2.2.3 |. Health-related quality of life
The Functional Assessment of Cancer Treatment (FACT; 18) for breast cancer (FACT-B, version 4), a reliable and valid instrument, 19 composed of 5 subdomains: 7 items of physical well-being (range = 0–28) (eg, “I have a lack of energy”), 7 items of social/family well-being (range = 0–28) (eg, “I get emotional support from my family”), 6 items of emotional well-being (range = 0–24) (eg, “I feel nervous”), 7 items of functional well-being (range = 0–28) (eg, “I am able to work including work at home”), and 9 items of breast cancer subscale (range = 0–36) (eg, “I am bothered by hair loss”) assessing HRQOL specific to breast cancer. Participants were asked to indicate how true each statement has been for them during the past 7 days from 0 (not at all) to 4 (very much). Cronbach alphas in the present sample ranged from .72 to .92.

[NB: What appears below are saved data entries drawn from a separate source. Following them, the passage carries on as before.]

--- src/rtl/matmul_pkg.sv ---
`default_nettype none
// ----------------------------------------------------------------------------
// matmul_pkg : shared types and constants for the sequential matrix multiplier
// Rev 1.0    : initial release
// ----------------------------------------------------------------------------
package matmul_pkg;

   typedef enum logic [1:0] {
      ST_IDLE  = 2'd0,
      ST_LOAD  = 2'd1,
      ST_CALC  = 2'd2,
      ST_STORE = 2'd3
   } state_t;

   localparam int c_def_elem_w = 4;
   localparam int c_def_dim    = 4;

   // Wide enough for DIM full-scale products, so the accumulator never wraps.
   function automatic int acc_width(input int elem_w, input int dim);
      return 2 * elem_w + $clog2(dim);
   endfunction

endpackage
`default_nettype wire

--- src/rtl/matmul_seq_unit_if.sv ---
`default_nettype none
// ----------------------------------------------------------------------------
// matmul_seq_unit_if : start/busy/done handshake and operand/result bus
// Rev 1.0            : initial release
// ----------------------------------------------------------------------------
interface matmul_seq_unit_if
   import matmul_pkg::*;
#(
   parameter int ELEM_W = c_def_elem_w,
   parameter int DIM    = c_def_dim
);
   logic                       start;
   logic                       sat_mode;
   logic [DIM*DIM*ELEM_W-1:0]  matrix_a;
   logic [DIM*DIM*ELEM_W-1:0]  matrix_b;
   logic                       busy;
   logic                       done;
   logic [DIM*DIM*ELEM_W-1:0]  result;
   logic                       ovf;

   modport master (
      output start, sat_mode, matrix_a, matrix_b,
      input  busy, done, result, ovf
   );

   modport slave (
      input  start, sat_mode, matrix_a, matrix_b,
      output busy, done, result, ovf
   );
endinterface
`default_nettype wire

--- src/rtl/matmul_mac.sv ---
`default_nettype none
// ----------------------------------------------------------------------------
// matmul_mac : one multiply-add step plus wrap/saturate element conversion.
//              MATMUL_SIGNED_EN selects two's complement arithmetic.
// Rev 1.0    : initial release
// ----------------------------------------------------------------------------
module matmul_mac
   import matmul_pkg::*;
#(
   parameter  int ELEM_W = c_def_elem_w,
   parameter  int DIM    = c_def_dim,
   localparam int ACC_W  = acc_width(ELEM_W, DIM)
) (
   input  wire logic [ACC_W-1:0]  acc,
   input  wire logic [ELEM_W-1:0] a,
   input  wire logic [ELEM_W-1:0] b,
   input  wire logic              sat_mode,
   output logic      [ACC_W-1:0]  acc_next,
   output logic      [ELEM_W-1:0] elem,
   output logic                   elem_ovf
);
`ifdef MATMUL_SIGNED_EN
   localparam logic signed [ACC_W-1:0] c_smax = ACC_W'((1 << (ELEM_W - 1)) - 1);
   localparam logic signed [ACC_W-1:0] c_smin = -c_smax - ACC_W'(1);

   logic signed [2*ELEM_W-1:0] w_prod;
   logic                       w_hi;
   logic                       w_lo;

   always_comb begin
      w_prod   = $signed(a) * $signed(b);
      acc_next = acc + ACC_W'(w_prod);
      w_hi     = $signed(acc_next) > c_smax;
      w_lo     = $signed(acc_next) < c_smin;
      elem_ovf = w_hi | w_lo;
      elem     = acc_next[ELEM_W-1:0];
      if (sat_mode && w_hi) begin
         elem = {1'b0, {(ELEM_W-1){1'b1}}};
      end else if (sat_mode && w_lo) begin
         elem = {1'b1, {(ELEM_W-1){1'b0}}};
      end
   end
`else
   localparam logic [ACC_W-1:0] c_umax = ACC_W'((1 << ELEM_W) - 1);

   logic [2*ELEM_W-1:0] w_prod;

   always_comb begin
      w_prod   = a * b;
      acc_next = acc + ACC_W'(w_prod);
      elem_ovf = acc_next > c_umax;
      elem     = acc_next[ELEM_W-1:0];
      if (sat_mode && elem_ovf) begin
         elem = '1;
      end
   end
`endif
endmodule
`default_nettype wire

--- src/rtl/matmul_seq_unit.sv ---
`default_nettype none
// ----------------------------------------------------------------------------
// matmul_seq_unit : sequential DIM x DIM matrix multiplier, one MAC per clock.
//                   Optional macro MATMUL_SIGNED_EN selects signed elements.
// Rev 1.0         : initial release
// ----------------------------------------------------------------------------
module matmul_seq_unit
   import matmul_pkg::*;
#(
   parameter int ELEM_W = c_def_elem_w,
   parameter int DIM    = c_def_dim
) (
   input  wire logic        clk,
   input  wire logic        rst,
   matmul_seq_unit_if.slave bus
);
   localparam int ACC_W    = acc_width(ELEM_W, DIM);
   localparam int c_idx_w  = $clog2(DIM);
   localparam int c_flat_w = DIM * DIM * ELEM_W;
   localparam logic [c_idx_w-1:0] c_last = c_idx_w'(DIM - 1);

   state_t               r_state;
   state_t               w_state_next;
   logic [c_flat_w-1:0]  r_a;
   logic [c_flat_w-1:0]  r_b;
   logic [c_flat_w-1:0]  r_buf;
   logic [c_flat_w-1:0]  r_result;
   logic                 r_sat;
   logic [c_idx_w-1:0]   r_i;
   logic [c_idx_w-1:0]   r_j;
   logic [c_idx_w-1:0]   r_k;
   logic [ACC_W-1:0]     r_acc;
   logic                 r_ovf_sticky;
   logic                 r_ovf;
   logic                 r_done;

   logic [ELEM_W-1:0]    w_a_elem;
   logic [ELEM_W-1:0]    w_b_elem;
   logic [ACC_W-1:0]     w_acc_next;
   logic [ELEM_W-1:0]    w_elem;
   logic                 w_elem_ovf;

   always_comb begin
      w_a_elem = r_a[ELEM_W * (int'(r_i) * DIM + int'(r_k)) +: ELEM_W];
      w_b_elem = r_b[ELEM_W * (int'(r_k) * DIM + int'(r_j)) +: ELEM_W];
   end

   matmul_mac #(
      .ELEM_W (ELEM_W),
      .DIM    (DIM)
   ) u_mac (
      .acc      (r_acc),
      .a        (w_a_elem),
      .b        (w_b_elem),
      .sat_mode (r_sat),
      .acc_next (w_acc_next),
      .elem     (w_elem),
      .elem_ovf (w_elem_ovf)
   );

   always_ff @(posedge clk) begin
      if (rst) begin
         r_state <= ST_IDLE;
      end else begin
         r_state <= w_state_next;
      end
   end

   always_comb begin
      w_state_next = r_state;
      case (r_state)
         ST_IDLE:  if (bus.start) w_state_next = ST_LOAD;
         ST_LOAD:  w_state_next = ST_CALC;
         ST_CALC:  if (r_i == c_last && r_j == c_last && r_k == c_last)
                      w_state_next = ST_STORE;
         ST_STORE: w_state_next = ST_IDLE;
         default:  w_state_next = ST_IDLE;
      endcase
   end

   always_ff @(posedge clk) begin
      if (rst) begin
         r_a          <= '0;
         r_b          <= '0;
         r_sat        <= 1'b0;
         r_buf        <= '0;
         r_result     <= '0;
         r_i          <= '0;
         r_j          <= '0;
         r_k          <= '0;
         r_acc        <= '0;
         r_ovf_sticky <= 1'b0;
         r_ovf        <= 1'b0;
         r_done       <= 1'b0;
      end else begin
         r_done <= 1'b0;
         case (r_state)
            ST_IDLE: begin
               if (bus.start) begin
                  r_a   <= bus.matrix_a;
                  r_b   <= bus.matrix_b;
                  r_sat <= bus.sat_mode;
               end
            end
            ST_LOAD: begin
               r_i          <= '0;
               r_j          <= '0;
               r_k          <= '0;
               r_acc        <= '0;
               r_ovf_sticky <= 1'b0;
            end
            ST_CALC: begin
               if (r_k == c_last) begin
                  // Last product of a dot product: retire the element.
                  r_buf[ELEM_W * (int'(r_i) * DIM + int'(r_j)) +: ELEM_W] <= w_elem;
                  r_ovf_sticky <= r_ovf_sticky | w_elem_ovf;
                  r_acc        <= '0;
                  r_k          <= '0;
                  if (r_j == c_last) begin
                     r_j <= '0;
                     r_i <= (r_i == c_last) ? '0 : r_i + 1'b1;
                  end else begin
                     r_j <= r_j + 1'b1;
                  end
               end else begin
                  r_acc <= w_acc_next;
                  r_k   <= r_k + 1'b1;
               end
            end
            ST_STORE: begin
               r_result <= r_buf;
               r_ovf    <= r_ovf_sticky;
               r_done   <= 1'b1;
            end
            default: ;
         endcase
      end
   end

   assign bus.busy   = (r_state != ST_IDLE);
   assign bus.done   = r_done;
   assign bus.result = r_result;
   assign bus.ovf    = r_ovf;
endmodule
`default_nettype wire

--- src/flat_wrapper.sv ---
// flat-port wrapper written by rule: the top's interface ports become plain ports
module matmul_seq_unit_flat import matmul_pkg::*;
#(
   parameter int ELEM_W = c_def_elem_w,
   parameter int DIM    = c_def_dim
)
  (clk, rst, bus_start, bus_sat_mode, bus_matrix_a, bus_matrix_b, bus_busy, bus_done, bus_result, bus_ovf);
  matmul_seq_unit_if #(.ELEM_W(ELEM_W), .DIM(DIM)) bus_i ();
  input  wire logic clk;
  input  wire logic rst;
  input wire logic [$bits(bus_i.start)-1:0] bus_start;
  input wire logic [$bits(bus_i.sat_mode)-1:0] bus_sat_mode;
  input wire logic [$bits(bus_i.matrix_a)-1:0] bus_matrix_a;
  input wire logic [$bits(bus_i.matrix_b)-1:0] bus_matrix_b;
  output wire logic [$bits(bus_i.busy)-1:0] bus_busy;
  output wire logic [$bits(bus_i.done)-1:0] bus_done;
  output wire logic [$bits(bus_i.result)-1:0] bus_result;
  output wire logic [$bits(bus_i.ovf)-1:0] bus_ovf;
  assign bus_i.start = bus_start;
  assign bus_i.sat_mode = bus_sat_mode;
  assign bus_i.matrix_a = bus_matrix_a;
  assign bus_i.matrix_b = bus_matrix_b;
  assign bus_busy = bus_i.busy;
  assign bus_done = bus_i.done;
  assign bus_result = bus_i.result;
  assign bus_ovf = bus_i.ovf;
  matmul_seq_unit #(.ELEM_W(ELEM_W), .DIM(DIM)) u_core (.clk(clk), .rst(rst), .bus(bus_i));
endmodule
--- config.mk ---
export PLATFORM = sky130hd
export DESIGN_NAME = matmul_seq_unit_flat
export DESIGN_NICKNAME = d
export VERILOG_FILES = /design/src/rtl/matmul_pkg.sv /design/src/rtl/matmul_seq_unit_if.sv /design/src/rtl/matmul_mac.sv /design/src/rtl/matmul_seq_unit.sv /design/src/flat_wrapper.sv
export SDC_FILE = /design/constraint.sdc
export NUM_CORES = 1
export LEC_CHECK = 0
export ABC_AREA = 1
export ABC_CLOCK_PERIOD_IN_PS = 7850
export CAP_MARGIN = 30
export CORE_MARGIN = 1.5
export CORE_UTILIZATION = 50
export CTS_BUF_LIST = sky130_fd_sc_hd__clkbuf_4 sky130_fd_sc_hd__clkbuf_8
export DETAILED_ROUTE_END_ITERATION = 8
export PLACE_DENSITY = 0.75
export SKIP_LAST_GASP = 1
export SLEW_MARGIN = 20
export SYNTH_ARGS = -nofsm -noshare
export SYNTH_HDL_FRONTEND = slang
export SYNTH_SLANG_ARGS = --single-unit
--- constraint.sdc ---
create_clock -name clk -period 7.85 [get_ports clk]
set_input_delay 1.57 -clock clk [delete_from_list [all_inputs] [get_ports clk]]
set_output_delay 1.57 -clock clk [all_outputs]
set_load 0.02 [all_outputs]
== Word level (Yosys, flattened, before mapping) ==
Index checks and enable logic that the tools add are counted.
Word-level totals
  bits in latches: 0
  memory bits (writable): 0
  memories: 0
  logic and storage cells: 68
  ROM bits: 0
  register bits after elaboration: 278
  output and inout bits: 67
  input port bits: 132
Cells by class
  shifts and indexed selects: 4
  eq/ne operators: 10
  $mul: 1
  add/sub/neg operators: 8
  mux-type cells: 19
  bitwise operators: 1
  $lt $le $gt $ge: 1
  reductions and logical operators: 11
  divide/modulo/power cells: 0
Operators by type and width (number)
  $shiftx A64 B32 Y4: 2
  $bwmux W64: 1
  $shift A4 B33 Y64 const A: 1
  $shiftx A4 B33 Y64: 1
  $neg A32 Y33: 1
  $pmux W10 S2: 1
  $mux W2: 8
  $add A4 B2 Y5: 3
  $pmux W2 S2: 3
  $add A10 B8 Y10: 1
  $eq A2 B2 Y1 const B: 5
  $gt A10 B4 Y1 const B: 1
  $mux W10: 1
  $mul A4 B4 Y8: 1
  $pmux W2 S4: 1
  $reduce_and A2 Y1: 4
  $add A2 B1 Y2 const B: 3
  $ne A2 B1 Y1 const B: 3
  $mux W4: 1
  $reduce_bool A2 Y1: 2
  $logic_and A1 B1 Y1: 3
  $reduce_and A3 Y1: 1
  $eq A2 B1 Y1 const B: 1
  $logic_not A2 Y1: 1
  4 further kinds: 5

== Depth between registers and ports, before layout ==
  depth in word-level cells: 9
  gate-level depth with buffers: 28

== Cells and area by module ==
From an unflattened synthesis, not the netlist that was laid out.
Unflattened totals
  cell total of the unflattened synthesis: 1703
  area total of the unflattened synthesis: 12195.4 um^2
Modules (own cells, without submodules)
  matmul_seq_unit: seq. area each 5565.3 um^2, cells each 1541, area an instance 11229.5 um^2, times used 1
  matmul_mac: seq. area each 0.0 um^2, cells each 162, area an instance 965.9 um^2, times used 1

== Worst setup path before layout ==
Ideal clock, no wire load.
  kind: register to register
  start: reg u_core.r_j[0]
  end: reg u_core.r_buf[18]
  clock period less this slack: 4.458 ns
  buffers on the path: 2
  arrival: 4.329 ns
  setup slack: 3.392 ns
  cell stages (with the launch flop): 25
  path through: dfxtp_1 -> buf_2 -> clkbuf_1 -> o21ai_0 -> o22ai_1 -> o21ai_0 -> o22ai_1 -> nand2_1 -> fa_1 -> fa_1 -> fa_1 -> inv_1 -> ha_1 -> nand2_1 -> nand3_1 -> nand2_1 -> nand2_1 -> nor2_1 -> nand2_1 -> nor2_2 -> nand2_2 -> nand2_4 -> nand2_1 -> nand3_2 -> a21oi_1
Between the ends
  longest elaborated chain between the ends: 9
  elaborated cells on any way between the ends: 12
  those cells by class: 4 x add/sub; 1 x mul; 1 x order compare; 3 x shift; 2 x mux; 1 x reduce/logical
RTL lines
  start: declaration: RTL line matmul_seq_unit.sv:30  | logic [c_idx_w-1:0] r_j;
  start signal: assignment: RTL line matmul_seq_unit.sv:123  | r_j <= r_j + 1'b1;
  $add A4 B2 Y5: RTL line matmul_seq_unit.sv:45  | w_b_elem = r_b[ELEM_W * (int'(r_k) * DIM + int'(r_j)) +: ELEM_W];
  $shiftx A64 B32 Y4: RTL line matmul_seq_unit.sv:45
  $mul A4 B4 Y8: RTL line matmul_mac.sv:49  | w_prod = a * b;
  $add A10 B8 Y10: RTL line matmul_mac.sv:50  | acc_next = acc + ACC_W'(w_prod);
  $gt A10 B4 Y1: RTL line matmul_mac.sv:51  | elem_ovf = acc_next > c_umax;
  $logic_and A1 B1 Y1: RTL line matmul_mac.sv:53  | if (sat_mode && elem_ovf) begin
  $mux W4: RTL line matmul_mac.sv:53
  $shiftx A4 B33 Y64: RTL line matmul_seq_unit.sv:115  | r_buf[ELEM_W * (int'(r_i) * DIM + int'(r_j)) +: ELEM_W] <= w_elem;
  $bwmux W64 (*): RTL line matmul_seq_unit.sv:115
  end signal: indexed assignment: RTL line matmul_seq_unit.sv:115
  end: declaration: RTL line matmul_seq_unit.sv:26  | logic [c_flat_w-1:0] r_buf;
Every way passes the cells marked *; elsewhere a longest branch is shown, timed or not.
A chain may end at the register's enable or synchronous reset.

== Final worst setup path ==
  start: reg u_core.r_j[1]
  end: reg u_core.r_buf[24]
Same word-level chain as after synthesis.

==> flow_metrics.py <==
metrics = {
    "worst_hold_path": {
        "min-delay-start": "u_core.r_buf[0]",
        "worstHoldPathType": "flip-flop to flip-flop",
        "min_to": "u_core.bus.result[0]",
        "holdPathStages": 2,
    },
    "placed_design": {
        "place.gp.congestion": 0.878,
        "place_area_um2": 14000,
        "dp_hpwl_mm": 22.1,
        "portBuffers": 198,
    },
    "clock_network": {
        "tritoncts": "done",
        "clkTransAtPathRegs_ps": 60,
        "ctsHtreeMaxLevel": 2,
        "cts-resized-gates": 0,
        "clockRootBuffer": "clkbuf_8",
        "clock_sinks": 278,
        "cts_hold_repair.buffers": 0,
        "clockBufferDepth": 3,
        "cts_buffers": 45,
        "cts_setup_buffers": 0,
        "clk_latency_ps": 560,
    },
    "synth": {
        "synth_warnings": 0,
        "ys_ff_latch": 278,
        "syn_area_per_cell_um2": 7.42,
        "synth_edf_count": 0,
        "synth.area.top_cells": "dfxtp_1 47%, nor2_1 15%, o21ai_0 14%",
        "synth_flop_cell": "dfxtp_1",
        "syn-num-nets": 1775,
        "synthCells": 1603,
        "ys_seq_area_share_pct": 46.8,
        "netlist.area_leader.share_pct": 46.8,
        "synth_area_um2": 11900,
        "post-synth-top-area-cell": "dfxtp_1",
        "synth-async-reset-ratio_pct": 0,
        "synth_cell_type_count": 35,
    },
    "die": {
        "row_count": 56,
        "io_pins": 199,
        "die_w_um": 157,
        "core_um2": 23400,
        "die_area_um2": 24700,
        "initial_utilization_pct": 50.8,
        "die_h_um": 157,
    },
    "power": {
        "sw_frac_of_total_pct": 37.5,
        "p_leak_nw": 6.42,
        "p_clk_share_pct": 27.8,
        "power.density_nw_per_um2": 335,
        "vdd_drop_max_mv": 0.165,
        "p_seq_share_pct": 36.2,
        "total_power_w": 0.00505,
        "internal-power_w": 0.00316,
        "pwr-share-comb_pct": 36.0,
        "total_switching_power_w": 0.00189,
    },
    "finish": {
        "syn_to_final_growth_pct": 26.9,
        "layout_common_cells": "468 x nor2_1, 328 x o21ai_0, 278 x dfxtp_1",
        "nets": 1931,
        "layout-drive-gt1-share_pct": 7.25,
        "postLayoutCellArea_um2": 15100,
        "diodes": 0,
        "final_common_cell": "nor2_1",
    },
    "global_routing": {
        "grtUsageTotal_pct": 25.9,
        "grt_pass1_wl_mm": 51.6,
        "grt_max_degree": 132,
        "gr-total-overflow": 0,
        "antenna_found_initial": 0,
        "grt_pass1_vias": 10400,
    },
    "critical_path": {
        "crit_path_max_fanout": 22,
        "worstSetupPathType": "flip-flop to flip-flop",
        "slowest_stage": "inv_1",
        "worstPathRequired_ps": 8330,
        "rrSetupSlack_ps": 2140,
        "r2r_start": "u_core.r_j[1]",
        "start_kind": "flip-flop",
        "r2r_cells": 24,
        "crit_chain": "inv_1, o21ai_0, o22ai_1, a21oi_1, a22oi_1, nand2_1, fa_1, fa_1, fa_1, inv_1, ha_1, nand2_1, nand2_1, nand2_1, nand3_1, nand2_1, nand2_1, nand2_1, nor2_2, nand2_2, nand2_4, nand2_4, nand3_2, a21oi_1",
        "crit_path_frequent_cell": "nand2_1",
        "cp_slowest_stage_delay_ps": 630,
        "worst_ep_arrival_time_ps": 6190,
        "critPathCaptureType": "flip-flop",
        "regToRegEndpoint": "u_core.r_buf[24]",
    },
    "drt": {
        "drt-total-wl_mm": 32.0,
        "first_iter_violations": 875,
        "wl_per_cell_um": 15.1,
        "vias_per_cell": 5.29,
        "vias": 11200,
        "ant_nets": 0,
        "drc": 0,
        "drtPass1Iterations": 6,
    },
    "timing": {
        "period_share_pct": 72.8,
        "maxSlewHeadroom_pct": 42.2,
        "fin_worst_skew_ps": 11.9,
        "finalMaxSlewViolations": 0,
        "clock.fmax_ghz": 0.175,
        "hold_slack_ps": 452,
        "finalCriticalPeriod_ps": 5710,
        "setup_viol": 0,
        "rsz0062_at_grt": "false",
        "tns_ps": 0,
        "tightest_slew_ps": 866,
        "hold_viol": 0,
    },
    "outcome": {
        "outcome": "finished, final reports clean",
    },
    "job": {
        "drv_cap": 0,
    },
}
-- final cells by class --
type                            count  area, um^2
Inverter                           85         323
Sequential cell                   278        5570
Tap cell                          319         399
Clock inverter                     16         216
Timing Repair Buffer              210        2160
Clock buffer                       64         806
Fill cell                        2059        8300
Multi-Input combinational cell   1139        5640
-- worst max-delay path by stage --
stage,startpoint,to,slack [ps],cells after the start
2_1_floorplan,u_core.r_j[0],u_core.r_buf[18],3390,24
3_3_place_gp,u_core.r_j[1],u_core.r_buf[50],2310,23
3_5_place_dp,u_core.r_j[1],u_core.r_buf[50],2180,23
4_1_cts,u_core.r_j[1],u_core.r_buf[29],2170,23
5_1_grt,u_core.r_j[1],u_core.r_buf[18],1680,23
6_report,u_core.r_j[1],u_core.r_buf[24],2140,24
-- cells in the mapped netlist (4+ instances only) --
cell type,number
nand2_4,4
nand2_1,98
o22ai_1,24
nand4_1,10
a21oi_1,95
nor2_2,7
buf_2,7
nand3_2,5
inv_1,81
o221ai_1,10
o211ai_1,6
fa_1,9
inv_2,4
nor3_1,5
o21ai_0,328
nand3_1,15
nand2_2,4
clkbuf_1,90
buf_1,4
nor2_1,468
dfxtp_1,278
ha_1,31
-- stage by stage --
stage | std cells | utilization, % | setup slack (ps)
6_report | 2111 | 64.5 | 2140
5_1_grt | 2111 | 64.5 | 1680
4_1_cts | 2106 | 64.1 | 2170
3_5_place_dp | 2026 | 59.7 | 2180
3_3_place_gp | 2025 | 59.6 | 2310
2_1_floorplan | 1603 | - | 3390
-- sequential cells by signal, indices dropped and copies added, names as in the netlist --
register             flops
u_core.bus.result       64
u_core.r_a              64
u_core.r_b              64
u_core.r_buf            64
u_core.r_acc            10
u_core.r_i               2
u_core.r_j               2
u_core.r_k               2
u_core.r_state           2
u_core.bus.done          1
u_core.bus.ovf           1
u_core.r_ovf_sticky      1
u_core.r_sat             1
-- cell families (layout without fill, tap and decap cells) --
kind of cell / after synthesis / in the layout / synth area share (%)
AOI/OAI and AO/OA: 473 / 473 / 20.9
DFF: 278 / 278 / 46.8
adders and majority gates: 40 / 40 / 4.77
xor gates and xnor gates: 1 / 1 / 0.0736
and+or+nand+nor: 625 / 625 / 21.5
buffers and inverters: 186 / 375 / 5.94
-- worst max-delay path, delay by kind of cell, from the launching register on --
| kind | cells | cell delay (ps) |
|---|---|---|
| flip-flops | 1 | 580 |
| adder cells (fa/ha/maj) | 4 | 1880 |
| buffers and inverters | 2 | 670 |
| AND/OR/NAND/NOR | 13 | 1220 |
| AO/OA/AOI/OAI | 5 | 1280 |
-- power groups by stage --
stage | combinational (W) | clock (W) | sequential, W
6_report | 0.00182 | 0.00141 | 0.00183
5_1_grt | 0.00204 | 0.00150 | 0.00186
4_1_cts | 0.00179 | 0.00142 | 0.00183
3_5_place_dp | 0.00179 | 0 | 0.00186
3_3_place_gp | 0.00175 | 0 | 0.00185
2_1_floorplan | 0.00121 | 0 | 0.00188
-- metal layers --
| layer | wire length, um | vias up | part of all wire [%] | track usage (%) |
|---|---|---|---|---|
| li1 | - | 5619 | - | - |
| met1 | 14800 | 5111 | 46 | 36.3 |
| met2 | 14300 | 371 | 45 | 40.4 |
| met3 | 2000 | 74 | 6.3 | 4.35 |
| met4 | 897 | 0 | 2.8 | 8.89 |
| met5 | 0 | - | 0 | 0 |
No activity file was read; power rests on OpenSTA's default activity.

2.2.4 |. Fear of cancer recurrence
Fear of cancer recurrence was examined with 1 item, “I worry about my cancer coming back or spreading” from 0 (not at all) to 4 (very much). This item is included in the FACT-B as one of the additional items, but is not currently calculated for scoring any subdomains of HRQOL.
2.3 |. Analytic strategy
First, we conducted chi-square and t test to examine whether the noncompleters differed from completers with respect to T1 demographics, cancer treatments, FCR, and HRQOL. Second, a descriptive analysis was conducted to investigate scores of FCR at each time point. Third, a paired t test was conducted to examine whether FCR changed from T1 to T2. Fourth, a Pearson (or point-biseral, if appropriate) correlation analysis between T1 predictors and T2 FCR and between T1 FCR and T2 HRQOL was conducted. Fifth, a multiple regression analysis with significant predictors in the correlation analysis was conducted to investigate T1 factors predicting T2 FCR. Finally, multiple regression analyses were conducted to examine whether T1 FCR predicted T2 HRQOL. Missing data were listwise deleted. Significance level was set P < .05. All analyses were conducted with SPSS 19.
3 |. RESULTS
3.1 |. Attrition from T1 to T2
Seventy-one participants did not complete the T2 survey (attrition rate = 34%). There was no difference (all Ps > .05) between noncompleters and completers regarding baseline age (t(196) = −.24), ethnicity (χ2(3) = .655), years living in the United States (t(184) = −1.31), language preference (χ2(1) = 2.38), income (χ2(3) = 2.67), education (χ2(1) = .302), age at diagnosis (t(189) = −1.10), years since cancer (t(185)= 1.12), having undergone chemo (χ2(1) =.570) and radiation therapy (χ2(1) = .975), health care satisfaction (t(193) = .18), FCR (t(193) = 1.31), and HRQOL (physical well-being [t(176) = −.06]; social/ family well-being [(189) = .48], emotional well-being [t(187) = .45], and functional well-being [t(193)=.01]; breast cancer subscale [t(193)=.30]).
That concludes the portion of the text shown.